Beef enters under a tariff-rate quota of 99,000 tonnes per year at a reduced 7.5% duty, with poultry capped at 180,000 tonnes annually. The Confederação Nacional da Indústria estimates that the Brazilian products with zero tariff on Day One represent about 80% of the country’s current exports to Europe by value. The European automotive sector — Volkswagen, Stellantis, Renault — gains the most consequential market opening, with current Mercosur tariffs of up to 35% set to vanish over the transition period.

Lula’s Trade Diversification Pivot

The signing ceremony at the Palácio do Planalto on April 28 was paired with a separate diplomatic move that received less attention. Lula sent two additional trade pacts to Congress for ratification: Mercosur-Singapore, originally announced in 2023, and Mercosur-EFTA, covering Switzerland, Norway, Iceland, and Liechtenstein.

Mercosur-Singapore is the bloc’s first agreement with an Asian partner and grants tariff-free access to 100% of Mercosur exports in that market. EFTA adds 290 million consumers and US$4.39 trillion in combined GDP, while Foreign Minister Mauro Vieira said negotiations are also active with Canada, the United Arab Emirates, Vietnam, India, Japan, and the Southern African Customs Union. Mercosur is also pursuing Colombia’s full membership and Bolivia’s continued integration after its 2024 accession.

The Trump Tariff Backdrop

Neither side publicly admits it, but the United States’ tariff escalation under President Donald Trump shaped the timing. With Washington pursuing aggressive trade actions, Brussels and Brasília both face pressure to diversify away from US-dependent supply chains. Lula at the signing said the agreement is the response Europe and Brazil are giving the world — that “there is nothing better than to believe in the practice of democracy, in multilateralism, and in cordial relations between nations.”

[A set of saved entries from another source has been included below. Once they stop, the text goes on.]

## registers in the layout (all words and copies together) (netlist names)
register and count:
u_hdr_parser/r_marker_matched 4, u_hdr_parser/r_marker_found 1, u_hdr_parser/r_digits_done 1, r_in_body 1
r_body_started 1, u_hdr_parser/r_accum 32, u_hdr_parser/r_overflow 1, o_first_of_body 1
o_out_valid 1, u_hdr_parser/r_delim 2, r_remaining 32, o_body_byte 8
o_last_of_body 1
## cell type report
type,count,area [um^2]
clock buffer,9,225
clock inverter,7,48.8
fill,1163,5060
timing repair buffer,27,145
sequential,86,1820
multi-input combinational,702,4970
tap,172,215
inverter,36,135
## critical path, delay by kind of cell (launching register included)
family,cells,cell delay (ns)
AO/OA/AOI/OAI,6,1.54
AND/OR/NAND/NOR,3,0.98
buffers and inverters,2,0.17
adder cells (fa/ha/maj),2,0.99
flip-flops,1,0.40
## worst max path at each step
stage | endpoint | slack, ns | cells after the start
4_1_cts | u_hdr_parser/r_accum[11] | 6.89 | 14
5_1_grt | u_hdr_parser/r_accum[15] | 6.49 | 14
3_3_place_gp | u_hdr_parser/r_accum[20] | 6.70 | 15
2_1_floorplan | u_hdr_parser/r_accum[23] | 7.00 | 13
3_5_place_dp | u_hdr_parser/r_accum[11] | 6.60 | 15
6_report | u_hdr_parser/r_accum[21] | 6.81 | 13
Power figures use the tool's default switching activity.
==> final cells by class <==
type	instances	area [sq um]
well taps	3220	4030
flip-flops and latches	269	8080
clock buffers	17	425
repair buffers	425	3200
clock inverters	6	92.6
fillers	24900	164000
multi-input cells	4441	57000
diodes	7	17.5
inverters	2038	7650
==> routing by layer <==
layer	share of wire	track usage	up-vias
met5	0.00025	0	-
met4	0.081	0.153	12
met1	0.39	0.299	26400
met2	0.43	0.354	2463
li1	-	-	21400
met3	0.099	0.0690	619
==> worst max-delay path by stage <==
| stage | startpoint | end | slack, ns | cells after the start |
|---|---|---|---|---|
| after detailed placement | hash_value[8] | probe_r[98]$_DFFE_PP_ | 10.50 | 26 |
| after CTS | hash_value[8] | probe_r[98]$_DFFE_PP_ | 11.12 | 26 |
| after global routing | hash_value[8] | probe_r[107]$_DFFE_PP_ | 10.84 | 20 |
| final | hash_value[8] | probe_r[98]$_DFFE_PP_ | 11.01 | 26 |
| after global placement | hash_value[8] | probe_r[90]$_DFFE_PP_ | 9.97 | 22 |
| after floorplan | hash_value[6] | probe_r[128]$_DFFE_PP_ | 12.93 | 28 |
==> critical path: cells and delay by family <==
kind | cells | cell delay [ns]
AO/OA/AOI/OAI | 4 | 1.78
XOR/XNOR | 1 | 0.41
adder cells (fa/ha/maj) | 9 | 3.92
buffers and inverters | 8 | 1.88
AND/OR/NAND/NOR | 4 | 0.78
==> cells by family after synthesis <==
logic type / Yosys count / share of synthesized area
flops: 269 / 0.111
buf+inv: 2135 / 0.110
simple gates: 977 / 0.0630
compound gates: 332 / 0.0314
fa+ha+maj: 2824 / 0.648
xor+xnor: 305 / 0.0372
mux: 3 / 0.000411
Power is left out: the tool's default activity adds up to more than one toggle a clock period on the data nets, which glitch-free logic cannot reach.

The framing is structural. The Mercosur EU trade deal becomes the largest agreement either bloc has signed and creates an Atlantic corridor designed to outlast political mood swings on either side. The bilateral framework includes review meetings every 18 months and full renegotiation cycles every five years.

What Still Could Block the Mercosur EU Trade Deal

The European Parliament referred the deal to the EU Court of Justice for a legality review on January 21, with a ruling not expected before late 2027. Provisional application proceeds in parallel, but a negative ruling could force a renegotiation or unwinding. France, Austria, Hungary, Ireland, and Poland voted against the agreement in the EU Council in January, and French farm protests have not subsided.

Implementation reporting will be published quarterly through both the Mercosur Secretariat in Montevideo and the European Commission’s DG Trade. For now, the practical reality is that exporters and importers can begin using preferential tariffs from May 1 — for Brazilian agribusiness majors such as JBS, BRF, Marfrig, and Minerva, the quota framework limits initial volumes but opens premium pricing on high-quality cuts. Investors tracking Latin America’s economic outlook will watch the first quarterly export data closely.

For Mercosur, the calculus is simple — guaranteed access to a 450-million-consumer market at a moment when the alternative is increasing dependence on China and exposure to Trump-era US tariff volatility. The Mercosur EU trade deal does not solve every structural problem of the South American bloc, but on Day One it changes what its members can sell, where, and at what price.